Cytotoxic activity of DNR (10 µM) and cisplatin (150 µM) measured by (A) the drug-induced caspase 3 activity and (B) the repopulation of tumor cells 42 hours after chemotherapy under acidic (pH 6.6) and control (pH 7.4) conditions. Values are expressed as mean ± SEM of five experiments. *P < .05.

Figure 3

Cytotoxic activity of DNR (10 µM) measured by (A) the DNR-induced caspase 3 activity and (B) the repopulation of tumor cells 42 hours after chemotherapy under acidic (pH 6.6) and control (pH 7.4) conditions. In addition, the impact of pGP inhibition by VPL (10 µM) on DNR cytotoxicity under these conditions is shown. Values are expressed as mean ± SEM of five experiments. *P < .05.

Figure 4

Time course of intracellular pH (●) and intracellular Ca²⁺ concentration (Δ) after a rapid change of extracellular pH in the medium.
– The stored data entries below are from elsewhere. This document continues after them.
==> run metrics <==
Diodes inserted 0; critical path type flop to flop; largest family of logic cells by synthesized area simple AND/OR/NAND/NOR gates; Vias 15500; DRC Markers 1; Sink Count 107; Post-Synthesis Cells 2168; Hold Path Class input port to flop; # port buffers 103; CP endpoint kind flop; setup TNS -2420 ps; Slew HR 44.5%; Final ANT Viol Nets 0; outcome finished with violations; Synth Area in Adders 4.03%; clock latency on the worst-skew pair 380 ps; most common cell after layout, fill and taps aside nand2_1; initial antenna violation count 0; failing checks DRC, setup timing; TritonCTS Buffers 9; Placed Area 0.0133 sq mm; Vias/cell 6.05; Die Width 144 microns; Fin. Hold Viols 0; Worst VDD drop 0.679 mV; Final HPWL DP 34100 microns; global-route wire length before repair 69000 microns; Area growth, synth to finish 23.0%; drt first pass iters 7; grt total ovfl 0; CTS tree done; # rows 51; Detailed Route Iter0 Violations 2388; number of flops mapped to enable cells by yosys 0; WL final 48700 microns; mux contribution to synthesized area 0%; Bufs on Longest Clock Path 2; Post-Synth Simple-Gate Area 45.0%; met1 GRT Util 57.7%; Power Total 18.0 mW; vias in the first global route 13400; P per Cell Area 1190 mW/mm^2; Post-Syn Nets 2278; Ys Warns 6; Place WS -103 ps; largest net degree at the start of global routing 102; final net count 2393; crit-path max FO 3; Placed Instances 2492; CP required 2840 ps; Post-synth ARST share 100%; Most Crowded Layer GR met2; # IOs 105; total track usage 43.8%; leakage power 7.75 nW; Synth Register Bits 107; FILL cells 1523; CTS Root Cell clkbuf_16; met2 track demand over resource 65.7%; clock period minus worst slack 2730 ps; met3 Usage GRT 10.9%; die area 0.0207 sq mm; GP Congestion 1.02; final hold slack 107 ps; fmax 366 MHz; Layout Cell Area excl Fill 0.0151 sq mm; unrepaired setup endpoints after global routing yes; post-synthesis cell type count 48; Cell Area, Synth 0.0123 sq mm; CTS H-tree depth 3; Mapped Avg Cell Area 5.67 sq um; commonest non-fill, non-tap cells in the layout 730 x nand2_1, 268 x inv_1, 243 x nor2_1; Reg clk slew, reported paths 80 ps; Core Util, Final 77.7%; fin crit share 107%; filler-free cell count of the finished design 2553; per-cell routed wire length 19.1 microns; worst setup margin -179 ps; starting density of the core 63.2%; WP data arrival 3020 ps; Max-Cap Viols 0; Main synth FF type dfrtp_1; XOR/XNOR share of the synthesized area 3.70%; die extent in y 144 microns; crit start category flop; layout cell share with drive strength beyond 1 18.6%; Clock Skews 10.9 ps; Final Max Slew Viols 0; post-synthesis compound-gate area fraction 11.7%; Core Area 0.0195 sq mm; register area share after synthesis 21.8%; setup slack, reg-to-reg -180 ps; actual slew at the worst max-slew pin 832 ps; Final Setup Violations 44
==> config.mk <==
export PLATFORM = sky130hd
export DESIGN_NAME = norm_round_pipe
export DESIGN_NICKNAME = d
export VERILOG_FILES = /design/src/rtl/norm_pkg.sv /design/src/rtl/norm_rne_round.sv /design/src/rtl/norm_round_pipe.sv
export SDC_FILE = /design/constraint.sdc
export NUM_CORES = 1
export LEC_CHECK = 0
export ABC_AREA = 1
export BUFFER_PORTS_ARGS = -buffer_cell sky130_fd_sc_hd__buf_4
export CAP_MARGIN = 10
export CORE_AREA = 5 5 61 104
export DETAILED_ROUTE_END_ITERATION = 10
export DIE_AREA = 0 0 66 109
export MAX_ROUTING_LAYER = met4
export PLACE_DENSITY = 0.74
export SLEW_MARGIN = 20
export SYNTH_ARGS = -nofsm -noshare
export SYNTH_HDL_FRONTEND = slang
export SYNTH_HIERARCHICAL = 1
export SYNTH_SLANG_ARGS = --single-unit
==> constraint.sdc <==
create_clock -name clk -period 1.5 [get_ports clk]
set_input_delay 0.075 -clock clk [delete_from_list [all_inputs] [get_ports clk]]
set_output_delay 0.075 -clock clk [all_outputs]
set_load 0.005 [all_outputs]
Values are expressed as mean ± SEM (n, number of cells investigated).

Figure 5

Impact of extracellular Ca²⁺ concentration on (A) intracellular Ca²⁺ concentration [Ca²⁺]_in (n, number of cells investigated) and (B) on the activity of pGP (described by the ratio of rhodamine-123 efflux rates in the presence or absence of VPL, respectively; n, number of experiments). Values are expressed as mean ± SEM. *P < .05; **P < .001.

Figure 6

Impact of PKC inhibition by BIM (0.2 µM) or activation by PMA (1 µM) on the activity ofpGP (described by the ratio of rhodamine-123 efflux rates in the presence or absence of VPL). Values are expressed as mean ± SEM. *P < .05; n, number of experiments.

Figure 7

Model of the mechanisms by which an acidic extracellular microenvironment may affect pGP activity. ECS, extracellular space; ICS, intracellular space (for details, see text).